Aman is also pushing boundaries with its food and drink. The bar serves incredible custom cocktails, designed and made to your exact specification. The attentive bartender will start by asking your preferred flavours, favourite base spirit, lower tones and preference for sour, bitter or sweet. These drinks seem to be entirely customisable, right down to choosing the botanical infusions for your gin, or even which wood you’d like your Old Fashioned smoked with.Spirit infusions are a really exciting aspect of this bar and something that only recently became a possibility in high-end cocktail bars. Choosing a base spirit (gin in our case), you can select any number of 15 botanicals to infuse your alcohol with.
The liquid is then vaporised with dry-ice and fed through enough glass tubes and beakers to make even the greatest mad scientist proud. The end product is a martini better than anything you’ve ever tasted. It’s a once in a lifetime experience, literally, as you really can’t make the exact blend twice – that’s a serious leap in cocktail-making ingenuity.I was lucky enough to have a dinner reservation in the largest and most impressive room in the palazzo. It has views of the Grand Canal and a level of regal grandeur you really won’t find outside of a genuine royal residence.

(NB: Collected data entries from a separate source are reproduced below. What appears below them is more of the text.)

What follows belongs to an exercise in optimizing a design on an open flow for small area; a production flow would make more cautious choices. In this exercise RTL edits were held to simulation tests only and were not proved equivalent to the original. In runs 3 to 5 the design's own scripts or RTL, not TritonCTS, make the clock network. The flow treats the clock pin as an ideal source. Dropping or thinning the clock tree relies on that and would not hold on a real chip. Power is estimated from default activity; no workload was simulated.

==> design.v <==
module bcd_to_7seg(
    input wire [3:0] i_digit,
    output wire [6:0] o_seg
);
    wire [3:0] d = i_digit;
    assign o_seg[0] = !((d[3]) | (d[0] & d[2]) | (!d[0] & !d[2]) | (d[1]));
    assign o_seg[1] = !((!d[0] & !d[1]) | (!d[2]) | (d[0] & d[1]));
    assign o_seg[2] = (!d[0] & d[1] & !d[2]);
    assign o_seg[3] = (d[0] & !d[1] & !d[2] & !d[3]) | (d[0] & d[1] & d[2]) | (!d[0] & !d[1] & d[2]);
    assign o_seg[4] = (d[0]) | (!d[1] & d[2]);
    assign o_seg[5] = (d[0] & !d[2] & !d[3]) | (d[1] & !d[2]) | (d[0] & d[1]);
    assign o_seg[6] = (!d[1] & !d[2] & !d[3]) | (d[0] & d[1] & d[2]);
endmodule
module ssd_multiplex(
    input wire i_clk,
    input wire i_rst,
    input wire i_first,
    input wire [3:0] i_d0, i_d1, i_d2, i_d3,
    output wire [5:0] o_n,
    output wire [6:0] o_seg,
    output reg [3:0] o_an
);
    reg [1:0] r_sel;
    reg [5:0] r_refresh_counter;
    reg [3:0] r_current_digit;
    assign o_n = r_refresh_counter;
    bcd_to_7seg bcd_converter (
        .i_digit(r_current_digit),
        .o_seg(o_seg)
    );
    always @(posedge i_clk or posedge i_rst) begin
        if (i_rst) begin
            r_refresh_counter <= 6'd0;
            r_sel <= 2'd0;
        end else begin
            r_refresh_counter <= r_refresh_counter + 1'b1;
            if (r_refresh_counter == 6'd0 && !i_first)
                r_sel <= r_sel + 1'b1;
        end
    end
    always @(*) begin
        case (r_sel)
            2'd0: begin o_an = 4'b1110; r_current_digit = i_d0; end
            2'd1: begin o_an = 4'b1101; r_current_digit = i_d1; end
            2'd2: begin o_an = 4'b1011; r_current_digit = i_d2; end
            default: begin o_an = 4'b0111; r_current_digit = i_d3; end
        endcase
    end
endmodule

The food was exquisite and some of the best I have tasted (and I eat in a lot of great restaurants), especially the beef carpaccio with summer truffle – that was something really special. The menu is designed by Italy’s renowned Michelin-star chef Davide Oldani, who mentors the Aman kitchen team, led by executive chef Akio Fujita.The cuisine is perfectly simple, unbelievably delicious and, above all, elegant. It is great to see a restaurant surrounded by such ostentatious extravagance lean away from nouvelle cuisine or overly fussy fine-dining and, instead, forging ahead with the growing trend for using simple, great ingredients to make superb, unpretentious food. This is my new favourite place in the world.